● **Task**:
Reproduce exactly the lines of the material beneath, from the line that contains "µm | 143.6 µm |" to the line that contains "a / b / c = ideal", both included, and no other lines.
════════════════════
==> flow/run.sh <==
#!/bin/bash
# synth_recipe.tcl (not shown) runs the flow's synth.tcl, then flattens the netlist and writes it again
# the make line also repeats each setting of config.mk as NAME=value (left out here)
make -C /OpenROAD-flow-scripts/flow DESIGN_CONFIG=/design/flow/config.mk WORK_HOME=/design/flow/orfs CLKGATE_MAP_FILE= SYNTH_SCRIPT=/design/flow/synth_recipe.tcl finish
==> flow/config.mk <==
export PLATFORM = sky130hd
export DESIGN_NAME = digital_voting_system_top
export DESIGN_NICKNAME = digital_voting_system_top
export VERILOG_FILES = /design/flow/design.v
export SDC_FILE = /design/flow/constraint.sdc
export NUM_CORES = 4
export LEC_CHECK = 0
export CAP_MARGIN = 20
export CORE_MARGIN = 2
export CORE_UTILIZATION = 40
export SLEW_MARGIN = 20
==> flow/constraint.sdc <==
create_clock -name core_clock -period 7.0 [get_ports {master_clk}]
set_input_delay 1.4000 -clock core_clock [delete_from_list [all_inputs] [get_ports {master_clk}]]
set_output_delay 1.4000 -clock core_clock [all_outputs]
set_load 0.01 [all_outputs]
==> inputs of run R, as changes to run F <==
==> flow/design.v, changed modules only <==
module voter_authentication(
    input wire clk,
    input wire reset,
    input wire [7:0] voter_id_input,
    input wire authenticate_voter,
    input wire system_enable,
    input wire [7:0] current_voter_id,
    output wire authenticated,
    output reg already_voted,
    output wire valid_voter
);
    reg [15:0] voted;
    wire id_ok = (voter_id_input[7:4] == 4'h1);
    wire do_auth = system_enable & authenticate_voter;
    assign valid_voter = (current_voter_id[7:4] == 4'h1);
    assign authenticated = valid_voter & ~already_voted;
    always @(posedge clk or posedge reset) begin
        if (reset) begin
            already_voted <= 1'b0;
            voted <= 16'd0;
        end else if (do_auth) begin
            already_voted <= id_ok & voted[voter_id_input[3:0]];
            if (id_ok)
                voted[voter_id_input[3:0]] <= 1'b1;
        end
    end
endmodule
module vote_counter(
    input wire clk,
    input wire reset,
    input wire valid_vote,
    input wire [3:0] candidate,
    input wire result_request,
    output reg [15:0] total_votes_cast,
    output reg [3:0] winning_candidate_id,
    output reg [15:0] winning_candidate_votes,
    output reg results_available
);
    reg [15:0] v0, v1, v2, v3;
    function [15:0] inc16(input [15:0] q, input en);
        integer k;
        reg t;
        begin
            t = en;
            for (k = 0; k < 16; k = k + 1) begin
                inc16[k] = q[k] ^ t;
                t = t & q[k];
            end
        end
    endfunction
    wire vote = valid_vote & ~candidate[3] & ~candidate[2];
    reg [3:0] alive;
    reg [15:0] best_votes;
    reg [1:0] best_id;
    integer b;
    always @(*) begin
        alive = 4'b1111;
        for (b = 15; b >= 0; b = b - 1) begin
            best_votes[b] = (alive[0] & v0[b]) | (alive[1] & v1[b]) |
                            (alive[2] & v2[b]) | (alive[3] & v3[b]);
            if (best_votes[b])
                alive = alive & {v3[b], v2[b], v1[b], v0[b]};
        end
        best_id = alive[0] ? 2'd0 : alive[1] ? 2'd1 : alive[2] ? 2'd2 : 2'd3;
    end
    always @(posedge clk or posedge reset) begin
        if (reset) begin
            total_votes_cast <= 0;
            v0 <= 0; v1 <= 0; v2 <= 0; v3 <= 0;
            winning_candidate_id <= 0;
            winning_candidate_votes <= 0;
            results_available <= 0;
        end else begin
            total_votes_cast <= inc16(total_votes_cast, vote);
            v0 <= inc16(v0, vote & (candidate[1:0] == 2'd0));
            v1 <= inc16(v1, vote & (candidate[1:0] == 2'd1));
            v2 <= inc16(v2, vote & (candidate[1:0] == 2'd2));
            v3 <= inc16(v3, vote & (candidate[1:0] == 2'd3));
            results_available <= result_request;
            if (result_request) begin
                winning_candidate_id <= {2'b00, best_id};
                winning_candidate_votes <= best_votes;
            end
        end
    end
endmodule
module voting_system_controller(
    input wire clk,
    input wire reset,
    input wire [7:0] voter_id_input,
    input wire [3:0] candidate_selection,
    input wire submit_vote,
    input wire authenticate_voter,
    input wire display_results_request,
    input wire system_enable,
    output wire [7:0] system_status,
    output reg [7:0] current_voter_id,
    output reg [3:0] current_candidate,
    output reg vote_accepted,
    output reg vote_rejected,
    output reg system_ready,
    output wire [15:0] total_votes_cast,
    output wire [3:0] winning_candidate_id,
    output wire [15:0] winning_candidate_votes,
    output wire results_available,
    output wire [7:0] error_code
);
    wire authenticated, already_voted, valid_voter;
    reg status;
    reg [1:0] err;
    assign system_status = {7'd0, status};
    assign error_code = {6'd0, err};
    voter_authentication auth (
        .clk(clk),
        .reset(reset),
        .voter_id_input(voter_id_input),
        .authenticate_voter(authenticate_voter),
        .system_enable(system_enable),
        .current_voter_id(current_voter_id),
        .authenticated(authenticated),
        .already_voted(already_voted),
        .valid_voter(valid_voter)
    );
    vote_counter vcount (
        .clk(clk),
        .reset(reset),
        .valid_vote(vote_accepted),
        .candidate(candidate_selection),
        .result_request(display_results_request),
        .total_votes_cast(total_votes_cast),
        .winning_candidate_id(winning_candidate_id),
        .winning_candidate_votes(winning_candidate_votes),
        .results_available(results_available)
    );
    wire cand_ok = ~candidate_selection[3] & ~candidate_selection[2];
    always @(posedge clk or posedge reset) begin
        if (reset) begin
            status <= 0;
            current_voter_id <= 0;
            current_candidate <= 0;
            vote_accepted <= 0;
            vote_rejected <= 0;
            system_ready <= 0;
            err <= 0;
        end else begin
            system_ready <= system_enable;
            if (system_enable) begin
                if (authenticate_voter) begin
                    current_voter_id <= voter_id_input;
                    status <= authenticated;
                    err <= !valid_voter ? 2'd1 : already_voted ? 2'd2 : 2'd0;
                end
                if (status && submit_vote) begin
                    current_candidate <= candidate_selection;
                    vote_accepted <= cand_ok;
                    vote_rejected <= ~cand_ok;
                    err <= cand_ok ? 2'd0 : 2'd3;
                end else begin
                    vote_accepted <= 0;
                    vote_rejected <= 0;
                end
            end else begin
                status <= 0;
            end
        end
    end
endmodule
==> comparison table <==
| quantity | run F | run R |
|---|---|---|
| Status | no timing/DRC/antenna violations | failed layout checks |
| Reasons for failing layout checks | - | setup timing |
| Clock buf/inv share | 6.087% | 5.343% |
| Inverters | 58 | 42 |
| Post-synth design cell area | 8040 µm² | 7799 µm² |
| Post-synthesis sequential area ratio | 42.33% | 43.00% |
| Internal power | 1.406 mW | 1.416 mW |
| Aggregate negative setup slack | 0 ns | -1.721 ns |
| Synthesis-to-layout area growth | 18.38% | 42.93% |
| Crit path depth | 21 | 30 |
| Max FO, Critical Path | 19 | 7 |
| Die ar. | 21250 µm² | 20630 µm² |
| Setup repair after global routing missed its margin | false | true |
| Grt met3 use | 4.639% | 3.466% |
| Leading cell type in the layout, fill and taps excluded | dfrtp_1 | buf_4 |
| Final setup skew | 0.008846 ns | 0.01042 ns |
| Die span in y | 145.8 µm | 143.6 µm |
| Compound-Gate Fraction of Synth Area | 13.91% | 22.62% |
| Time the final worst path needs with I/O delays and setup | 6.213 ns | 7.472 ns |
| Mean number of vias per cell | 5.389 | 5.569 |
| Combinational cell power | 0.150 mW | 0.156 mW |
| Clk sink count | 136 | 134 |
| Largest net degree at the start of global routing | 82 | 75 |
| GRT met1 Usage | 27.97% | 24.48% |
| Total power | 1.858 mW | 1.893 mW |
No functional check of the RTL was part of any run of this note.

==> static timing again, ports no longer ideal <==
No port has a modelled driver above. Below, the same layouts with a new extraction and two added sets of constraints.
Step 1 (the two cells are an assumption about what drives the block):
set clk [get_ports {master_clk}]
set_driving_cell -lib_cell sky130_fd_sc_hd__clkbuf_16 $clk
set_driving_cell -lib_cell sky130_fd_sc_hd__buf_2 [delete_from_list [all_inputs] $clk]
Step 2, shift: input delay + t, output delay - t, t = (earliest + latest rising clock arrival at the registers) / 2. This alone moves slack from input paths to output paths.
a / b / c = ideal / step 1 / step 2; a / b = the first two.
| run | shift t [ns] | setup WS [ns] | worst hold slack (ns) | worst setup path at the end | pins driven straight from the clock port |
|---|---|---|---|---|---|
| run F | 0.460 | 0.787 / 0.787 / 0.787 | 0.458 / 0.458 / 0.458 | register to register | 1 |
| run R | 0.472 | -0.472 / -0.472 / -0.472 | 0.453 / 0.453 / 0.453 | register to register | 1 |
Background: an optimization exercise with open tools, aiming at small area and a short achievable clock period. Do not read the settings as production practice.
In this exercise RTL edits were held to simulation tests only and were not proved equivalent to the original.
No activity file was given, so power comes from the tool's default toggle rates.

## LCD_CTRL
module LCD_CTRL(clk,reset,datain,cmd,cmd_valid,dataout,output_valid,busy);
input clk;
input reset;
input [7:0] datain;
input [2:0] cmd;
input cmd_valid;
output [7:0] dataout;
output output_valid;
output busy;
reg [7:0] ring [0:63];
reg [5:0] phase;              
reg       busy_r, ov_r;       
reg [3:0] cnt;                
reg [7:0] lo_n, hi_n;         
reg [2:0] ox, oy;
reg       mag;
reg [7:0] out_r;
reg [7:0] c00, c22, c_o, c_r, c_d;
integer i;
wire [7:0] lo_r = ~lo_n;
wire [7:0] hi_r = ~hi_n;
wire is_load = busy_r & ~ov_r;
wire accept  = ~busy_r & cmd_valid;
wire ox0 = (ox == 3'd0), ox4 = (ox == 3'd4);
wire oy0 = (oy == 3'd0), oy4 = (oy == 3'd4);
wire mag_n = (cmd == 3'd2) | (mag & (cmd != 3'd1) & (cmd != 3'd3));
reg [7:0] first;
always @* begin
  if (~cmd_valid) first = out_r;
  else case (cmd)
    3'd2: first = c22;
    3'd0: first = mag ? c_o : c00;
    3'd4: first = mag ? (ox4 ? c_o : c_r) : c00;
    3'd5: first = mag ? c_o : c00;
    3'd6: first = mag ? (oy0 ? c_o : out_r) : c00;
    3'd7: first = mag ? (oy4 ? c_o : c_d) : c00;
    default: first = c00;
  endcase
end
wire [7:0] first_n = ~first;
wire use_rd  = busy_r | (cmd_valid & mag & ~ox0 & (cmd == 3'd5));
wire nuse_rd = ~use_rd;
wire [63:0] sel;
wire [7:0]  rd, out_d;
genvar g, b;
generate
  ...
Size: ~600 flip-flops, about 24 I/O pins, roughly 18000 sq um of cells after synthesis.
==> flow/config.mk <==
export PLATFORM = sky130hd
export DESIGN_NAME = LCD_CTRL
export DESIGN_NICKNAME = LCD_CTRL
export VERILOG_FILES = /design/flow/design.v
export SDC_FILE = /design/flow/constraint.sdc
export NUM_CORES = 4
export LEC_CHECK = 0
export CAP_MARGIN = 20
export CORE_MARGIN = 2
export CORE_UTILIZATION = 40
export CTS_BUF_LIST = sky130_fd_sc_hd__clkbuf_8
export CTS_CLUSTER_DIAMETER = 60
export CTS_CLUSTER_SIZE = 14
export SETUP_SLACK_MARGIN = 3.3
export SLEW_MARGIN = 20
export SYNTH_HIERARCHICAL = 1
==> flow/constraint.sdc <==
create_clock -name core_clock -period 5.5 [get_ports {clk}]
set_input_delay 1.1000 -clock core_clock [delete_from_list [all_inputs] [get_ports {clk}]]
set_output_delay 1.1000 -clock core_clock [all_outputs]
set_load 0.01 [all_outputs]
run.sh (not shown) runs the stock make flow with config.mk's settings and CLKGATE_MAP_FILE= SYNTH_SCRIPT=/design/flow/synth_recipe.tcl, a recipe that flattens the netlist after the stock synthesis.
Edit:
--- a/flow/config.mk
+++ b/flow/config.mk
@@ -10,6 +10,5 @@
 export CORE_UTILIZATION = 40
-export CTS_BUF_LIST = sky130_fd_sc_hd__clkbuf_8
-export CTS_CLUSTER_DIAMETER = 60
-export CTS_CLUSTER_SIZE = 14
-export SETUP_SLACK_MARGIN = 3.3
+export CTS_CLUSTER_DIAMETER = 100
+export CTS_CLUSTER_SIZE = 25
+export SETUP_SLACK_MARGIN = 3.6
 export SLEW_MARGIN = 20
The changed run completed with no timing, DRC or antenna violations.
Global-route usage increases by 0.48 points.
Total power is higher by 5.5%.
Via count increases by 0.87%.
Sequential cell count is unchanged.
Clock skew goes up by 0.0071 ns.
Sequential power shrinks by about 1%.
Cell count rises by 0.48%.
Worst hold slack gets worse by 0.023 ns.
Design area rose by 4.5%.
Setup slack gains 0.026 ns.
Edit:
--- a/flow/config.mk
+++ b/flow/config.mk
@@ -12,3 +12,3 @@
 export CTS_CLUSTER_SIZE = 25
-export SETUP_SLACK_MARGIN = 3.6
+export SETUP_SLACK_MARGIN = 3.3
 export SLEW_MARGIN = 20
After rerunning:
- The changed run finished clean
- routed wire length is lower by 5.2%
- final area goes down by 4.1%
- die area stays the same
- setup slack improved by 0.024 ns
- core utilization fell by 2.0 points
Edit:
--- a/flow/config.mk
+++ b/flow/config.mk
@@ -12,3 +12,3 @@
 export CTS_CLUSTER_SIZE = 25
-export SETUP_SLACK_MARGIN = 3.3
+export SETUP_SLACK_MARGIN = 3.4
 export SLEW_MARGIN = 20
Synthesized area does not change.
Count of clock-buffer cells in the layout rose by 1.
Final area went up by 2.3%.
Power rose by about 3%.
Sequential share of layout area decreases by 1.3 points.
Worst hold slack is about the same.
Die area is unchanged.
Via count went up by 0.61%.

[separate check: timing with driven ports]
The flow's constraints put no driver on any port. The routed layouts listed below were extracted and timed again, unchanged, in two steps. Step 1, drivers: a clkbuf_16 drives clk and a buf_2 each remaining input, both assumed. Step 2 moves the port delays by t, midway between the first and last clock arrival at a register: inputs arrive t later, outputs are due t later. That takes back most of the time a late clock gives input paths. Slacks: no drivers / after step 1 / after step 2; pairs: no drivers / after step 1.
run | t (ns) | setup slack, ns | hold slack, ns | worst setup path at the end | latest minus earliest clock arrival (ns)
the first run | 0.683 | 3.256 / 3.205 / 2.633 | 0.335 / 0.335 / 0.335 | input to register | 0.041 / 0.042
the second run | 0.641 | 3.283 / 3.241 / 2.619 | 0.312 / 0.312 / 0.312 | input to register | 0.051 / 0.050
the third run | 0.645 | 3.307 / 3.250 / 2.630 | 0.336 / 0.336 / 0.336 | input to register | 0.033 / 0.034
the fourth run | 0.641 | 3.308 / 3.257 / 2.651 | 0.335 / 0.335 / 0.335 | input to register | 0.039 / 0.039
After both steps setup and hold are still met in every run listed. For the third run, which loses most, drivers alone change the setup slack by -0.057 ns; drivers and shift together by -0.677 ns.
════════════════════
● **Solution for this task**:
| Die span in y | 145.8 µm | 143.6 µm |
| Compound-Gate Fraction of Synth Area | 13.91% | 22.62% |
| Time the final worst path needs with I/O delays and setup | 6.213 ns | 7.472 ns |
| Mean number of vias per cell | 5.389 | 5.569 |
| Combinational cell power | 0.150 mW | 0.156 mW |
| Clk sink count | 136 | 134 |
| Largest net degree at the start of global routing | 82 | 75 |
| GRT met1 Usage | 27.97% | 24.48% |
| Total power | 1.858 mW | 1.893 mW |
No functional check of the RTL was part of any run of this note.

==> static timing again, ports no longer ideal <==
No port has a modelled driver above. Below, the same layouts with a new extraction and two added sets of constraints.
Step 1 (the two cells are an assumption about what drives the block):
set clk [get_ports {master_clk}]
set_driving_cell -lib_cell sky130_fd_sc_hd__clkbuf_16 $clk
set_driving_cell -lib_cell sky130_fd_sc_hd__buf_2 [delete_from_list [all_inputs] $clk]
Step 2, shift: input delay + t, output delay - t, t = (earliest + latest rising clock arrival at the registers) / 2. This alone moves slack from input paths to output paths.
a / b / c = ideal / step 1 / step 2; a / b = the first two.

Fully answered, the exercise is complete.